▶ DIRECTIONS FOR THIS TASK
From the entries below, please output exactly the lines starting at the one containing "a2bb2oi: 1 / 8.76" and ending at the one containing "after floorplan |", both included.

▶ Items from a data source
::::::::

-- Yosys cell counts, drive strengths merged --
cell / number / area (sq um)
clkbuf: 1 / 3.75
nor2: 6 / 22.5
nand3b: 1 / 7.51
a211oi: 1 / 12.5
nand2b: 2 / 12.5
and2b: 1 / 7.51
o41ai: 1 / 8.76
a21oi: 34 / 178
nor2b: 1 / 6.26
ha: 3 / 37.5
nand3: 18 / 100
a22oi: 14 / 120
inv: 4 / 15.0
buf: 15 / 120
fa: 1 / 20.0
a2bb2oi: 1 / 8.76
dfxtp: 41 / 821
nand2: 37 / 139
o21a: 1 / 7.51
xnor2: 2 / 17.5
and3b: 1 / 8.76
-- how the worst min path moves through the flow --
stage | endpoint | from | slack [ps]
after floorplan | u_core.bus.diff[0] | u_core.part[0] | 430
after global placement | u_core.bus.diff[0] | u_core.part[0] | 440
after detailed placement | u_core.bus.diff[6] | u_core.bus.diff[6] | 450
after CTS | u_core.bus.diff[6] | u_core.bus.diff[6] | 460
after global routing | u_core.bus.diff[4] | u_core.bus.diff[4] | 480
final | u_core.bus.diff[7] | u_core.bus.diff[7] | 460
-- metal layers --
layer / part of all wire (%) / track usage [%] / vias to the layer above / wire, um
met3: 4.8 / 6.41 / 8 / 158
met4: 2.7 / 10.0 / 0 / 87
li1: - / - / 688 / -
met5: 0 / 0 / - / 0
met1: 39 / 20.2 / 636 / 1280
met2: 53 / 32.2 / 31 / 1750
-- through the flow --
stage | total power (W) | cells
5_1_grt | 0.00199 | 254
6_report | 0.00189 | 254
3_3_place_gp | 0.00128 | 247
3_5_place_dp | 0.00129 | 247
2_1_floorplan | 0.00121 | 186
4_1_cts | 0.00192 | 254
## config.mk

```make
export PLATFORM = sky130hd
export DESIGN_NAME = spi_slave_sync_flat
export DESIGN_NICKNAME = d
export VERILOG_FILES = /design/src/rtl/spi_pkg.sv /design/src/rtl/spi_slave_sync_if.sv /design/src/rtl/spi_sync_edge.sv /design/src/rtl/spi_slave_sync.sv /design/src/flat_wrapper.sv
export SDC_FILE = /design/constraint.sdc
export NUM_CORES = 2
export LEC_CHECK = 0
export ABC_CLOCK_PERIOD_IN_PS = 3200
export BUFFER_PORTS_ARGS = -buffer_cell sky130_fd_sc_hd__buf_2
export CAP_MARGIN = 20
export CORE_UTILIZATION = 46
export CTS_CLUSTER_DIAMETER = 60
export DETAILED_ROUTE_END_ITERATION = 8
export GPL_TIMING_DRIVEN = 0
export MAX_ROUTING_LAYER = met4
export PLACE_DENSITY = 0.74
export REMOVE_ABC_BUFFERS = 1
export SLEW_MARGIN = 30
export SYNTH_ARGS = -nofsm -noshare
export SYNTH_HDL_FRONTEND = slang
export SYNTH_SLANG_ARGS = --single-unit
export TNS_END_PERCENT = 50
```

## constraint.sdc

```tcl
create_clock -name clk -period 3.2 [get_ports clk]
set_input_delay 0 -clock clk [delete_from_list [all_inputs] [get_ports clk]]
set_output_delay 0 -clock clk [all_outputs]
set_load 0.01 [all_outputs]
```

## src/rtl/spi_pkg.sv

```systemverilog
// Shared SPI slave definitions: mode encodings, default frame width, controller states and the
// sample-edge selection helper.
package spi_pkg;

    // Mode encodings as {CPOL, CPHA}
    localparam logic [1:0] SPI_MODE0 = 2'b00;
    localparam logic [1:0] SPI_MODE1 = 2'b01;
    localparam logic [1:0] SPI_MODE2 = 2'b10;
    localparam logic [1:0] SPI_MODE3 = 2'b11;

    localparam int unsigned SPI_FRAME_BITS_DEFAULT = 360;

    typedef enum logic [1:0] {
        StUnarmed,
        StIdle,
        StActive
    } spi_state_e;

    // The leading edge rises when CPOL=0; CPHA=0 samples on the leading edge.
    function automatic bit sample_on_rise(input bit cpol, input bit cpha);
        return ~(cpol ^ cpha);
    endfunction

endpackage

```

## src/rtl/spi_slave_sync_if.sv

```systemverilog
// Pad-side SPI pins plus the parallel rx/tx handshake towards the register bank.
interface spi_slave_sync_if
    import spi_pkg::*;
#(
    parameter int unsigned FRAME_BITS = SPI_FRAME_BITS_DEFAULT
) ();
    logic                  cs_n;
    logic                  sclk;
    logic                  mosi;
    logic                  miso;
    logic [FRAME_BITS-1:0] tx_data;
    logic                  tx_taken;
    logic [FRAME_BITS-1:0] rx_data;
    logic                  rx_valid;
    logic                  frame_err;
    logic                  busy;

    modport slave (
        input  cs_n, sclk, mosi, tx_data,
        output miso, tx_taken, rx_data, rx_valid, frame_err, busy
    );

    modport master (
        output cs_n, sclk, mosi, tx_data,
        input  miso, tx_taken, rx_data, rx_valid, frame_err, busy
    );
endinterface

```

## src/rtl/spi_sync_edge.sv

```systemverilog
// Two-flop synchroniser with a third flop for edge detection; o_edge marks any change of o_sync.
module spi_sync_edge #(
    parameter bit IDLE = 1'b1
) (
    input  logic i_clk,
    input  logic i_reset,
    input  logic i_d,
    output logic o_sync,
    output logic o_edge
);
    logic r_meta;
    logic r_sync;
    logic r_prev;

    always_ff @(posedge i_clk) begin
        if (i_reset) begin
            r_meta <= IDLE;
            r_sync <= IDLE;
            r_prev <= IDLE;
        end else begin
            r_meta <= i_d;
            r_sync <= r_meta;
            r_prev <= r_sync;
        end
    end

    assign o_sync = r_sync;
    assign o_edge = r_sync ^ r_prev;
endmodule

```

## src/rtl/spi_slave_sync.sv

```systemverilog
// SPI slave oversampled on clk: frames land on rx_data with a one-cycle rx_valid, replies are
// captured from tx_data with a one-cycle tx_taken, and early deselects raise frame_err.
module spi_slave_sync
    import spi_pkg::*;
#(
    parameter int unsigned FRAME_BITS = SPI_FRAME_BITS_DEFAULT,
    parameter bit          CPOL       = 1'b1,
    parameter bit          CPHA       = 1'b1
) (
    input  logic            clk,
    input  logic            reset,
    spi_slave_sync_if.slave bus
);
    localparam int unsigned      CNT_W       = $clog2(FRAME_BITS + 1);
    localparam bit               SAMPLE_RISE = sample_on_rise(CPOL, CPHA);
    localparam logic [CNT_W-1:0] CNT_LAST    = CNT_W'(FRAME_BITS);

    logic w_sclk_sync, w_sclk_edge, w_cs_sync, w_cs_edge;
    logic w_sample, w_shift, w_cs_fall, w_cs_rise;

    spi_sync_edge #(.IDLE(CPOL)) u_sclk_sync (
        .i_clk  (clk),
        .i_reset(reset),
        .i_d    (bus.sclk),
        .o_sync (w_sclk_sync),
        .o_edge (w_sclk_edge)
    );

    spi_sync_edge #(.IDLE(1'b1)) u_cs_sync (
        .i_clk  (clk),
        .i_reset(reset),
        .i_d    (bus.cs_n),
        .o_sync (w_cs_sync),
        .o_edge (w_cs_edge)
    );

    assign w_sample  = w_sclk_edge & (w_sclk_sync == SAMPLE_RISE);
    assign w_shift   = w_sclk_edge & (w_sclk_sync != SAMPLE_RISE);
    assign w_cs_fall = w_cs_edge & ~w_cs_sync;
    assign w_cs_rise = w_cs_edge & w_cs_sync;

    spi_state_e            r_state, w_state_d;
    logic [CNT_W-1:0]      r_cnt, w_cnt_d, w_cnt_inc;
    logic [FRAME_BITS-1:0] r_rx_shift, w_rx_shift_d;
    logic [FRAME_BITS-1:0] r_tx_shift, w_tx_shift_d;
    logic [FRAME_BITS-1:0] r_rx_data, w_rx_data_d;
    logic                  r_rx_valid, w_rx_valid_d;
    logic                  r_tx_taken, w_tx_taken_d;
    logic                  r_frame_err, w_frame_err_d;
    logic                  r_miso, w_miso_d;
    logic                  r_pend, w_pend_d;
    logic                  r_skip, w_skip_d;
    logic [1:0]            r_warm;
    logic                  r_mosi_meta, r_mosi_sync;

    // r_pend defers the back-to-back reload to the next shift edge, which is exactly when the
    // following frame's MSB must reach miso in either CPHA setting.
    always_comb begin
        w_state_d     = r_state;
        w_cnt_d       = r_cnt;
        w_cnt_inc     = r_cnt + CNT_W'(1);
        w_rx_shift_d  = r_rx_shift;
        w_tx_shift_d  = r_tx_shift;
        w_rx_data_d   = r_rx_data;
        w_rx_valid_d  = 1'b0;
        w_tx_taken_d  = 1'b0;
        w_frame_err_d = 1'b0;
        w_pend_d      = r_pend;
        w_skip_d      = r_skip;
        unique case (r_state)
            StUnarmed: begin
                // Only arm once the synchroniser holds a real pin value that is high.
                if (r_warm == 2'd2 && w_cs_sync) w_state_d = StIdle;
            end
            StIdle: begin
                if (w_cs_fall) begin
                    w_state_d    = StActive;
                    w_tx_shift_d = bus.tx_data;
                    w_tx_taken_d = 1'b1;
                    w_cnt_d      = '0;
                    w_pend_d     = 1'b0;
                    w_skip_d     = CPHA;
                end
            end
            StActive: begin
                if (w_sample) begin
                    w_rx_shift_d = (r_rx_shift << 1) | FRAME_BITS'(r_mosi_sync);
                    if (w_cnt_inc == CNT_LAST) begin
                        w_cnt_d      = '0;
                        w_rx_data_d  = w_rx_shift_d;
                        w_rx_valid_d = 1'b1;
                        w_pend_d     = 1'b1;
                    end else begin
                        w_cnt_d = w_cnt_inc;
                    end
                end else if (w_shift) begin
                    if (r_pend) begin
                        w_tx_shift_d = bus.tx_data;
                        w_tx_taken_d = 1'b1;
                        w_pend_d     = 1'b0;
                        w_skip_d     = 1'b0;
                    end else if (r_skip) begin
                        w_skip_d = 1'b0;
                    end else begin
                        w_tx_shift_d = (r_tx_shift << 1) | FRAME_BITS'(1);
                    end
                end
                if (w_cs_rise) begin
                    w_state_d = StIdle;
                    w_pend_d  = 1'b0;
                    w_skip_d  = 1'b0;
                    if (w_cnt_d != '0) begin
                        w_frame_err_d = 1'b1;
                        w_cnt_d       = '0;
                    end
                end
            end
            default: w_state_d = StUnarmed;
        endcase
        w_miso_d = (w_state_d == StActive) ? w_tx_shift_d[FRAME_BITS-1] : 1'b1;
    end

    always_ff @(posedge clk) begin
        if (reset) begin
            r_state     <= StUnarmed;
            r_cnt       <= '0;
            r_rx_shift  <= '0;
            r_tx_shift  <= '0;
            r_rx_data   <= '0;
            r_rx_valid  <= 1'b0;
            r_tx_taken  <= 1'b0;
            r_frame_err <= 1'b0;
            r_miso      <= 1'b1;
            r_pend      <= 1'b0;
            r_skip      <= 1'b0;
            r_warm      <= 2'd0;
            r_mosi_meta <= 1'b0;
            r_mosi_sync <= 1'b0;
        end else begin
            r_state     <= w_state_d;
            r_cnt       <= w_cnt_d;
            r_rx_shift  <= w_rx_shift_d;
            r_tx_shift  <= w_tx_shift_d;
            r_rx_data   <= w_rx_data_d;
            r_rx_valid  <= w_rx_valid_d;
            r_tx_taken  <= w_tx_taken_d;
            r_frame_err <= w_frame_err_d;
            r_miso      <= w_miso_d;
            r_pend      <= w_pend_d;
            r_skip      <= w_skip_d;
            if (r_warm != 2'd2) r_warm <= r_warm + 2'd1;
            r_mosi_meta <= bus.mosi;
            r_mosi_sync <= r_mosi_meta;
        end
    end

    assign bus.miso      = r_miso;
    assign bus.tx_taken  = r_tx_taken;
    assign bus.rx_data   = r_rx_data;
    assign bus.rx_valid  = r_rx_valid;
    assign bus.frame_err = r_frame_err;
    assign bus.busy      = (r_state == StActive);
endmodule

```

## src/flat_wrapper.sv

```systemverilog
// flat-port wrapper written by rule: the top's interface ports become plain ports
module spi_slave_sync_flat import spi_pkg::*;
#(
    parameter int unsigned FRAME_BITS = SPI_FRAME_BITS_DEFAULT,
    parameter bit          CPOL       = 1'b1,
    parameter bit          CPHA       = 1'b1
)
  (clk, reset, bus_cs_n, bus_sclk, bus_mosi, bus_tx_data, bus_miso, bus_tx_taken, bus_rx_data, bus_rx_valid, bus_frame_err, bus_busy);
  spi_slave_sync_if #(.FRAME_BITS(FRAME_BITS)) bus_i ();
  input  logic clk;
  input  logic reset;
  input wire logic [$bits(bus_i.cs_n)-1:0] bus_cs_n;
  input wire logic [$bits(bus_i.sclk)-1:0] bus_sclk;
  input wire logic [$bits(bus_i.mosi)-1:0] bus_mosi;
  input wire logic [$bits(bus_i.tx_data)-1:0] bus_tx_data;
  output wire logic [$bits(bus_i.miso)-1:0] bus_miso;
  output wire logic [$bits(bus_i.tx_taken)-1:0] bus_tx_taken;
  output wire logic [$bits(bus_i.rx_data)-1:0] bus_rx_data;
  output wire logic [$bits(bus_i.rx_valid)-1:0] bus_rx_valid;
  output wire logic [$bits(bus_i.frame_err)-1:0] bus_frame_err;
  output wire logic [$bits(bus_i.busy)-1:0] bus_busy;
  assign bus_i.cs_n = bus_cs_n;
  assign bus_i.sclk = bus_sclk;
  assign bus_i.mosi = bus_mosi;
  assign bus_i.tx_data = bus_tx_data;
  assign bus_miso = bus_i.miso;
  assign bus_tx_taken = bus_i.tx_taken;
  assign bus_rx_data = bus_i.rx_data;
  assign bus_rx_valid = bus_i.rx_valid;
  assign bus_frame_err = bus_i.frame_err;
  assign bus_busy = bus_i.busy;
  spi_slave_sync #(.FRAME_BITS(FRAME_BITS), .CPOL(CPOL), .CPHA(CPHA)) u_core (.clk(clk), .reset(reset), .bus(bus_i));
endmodule
```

::::::::

▶ TASK SOLUTION
a2bb2oi: 1 / 8.76
dfxtp: 41 / 821
nand2: 37 / 139
o21a: 1 / 7.51
xnor2: 2 / 17.5
and3b: 1 / 8.76
-- how the worst min path moves through the flow --
stage | endpoint | from | slack [ps]
after floorplan | u_core.bus.diff[0] | u_core.part[0] | 430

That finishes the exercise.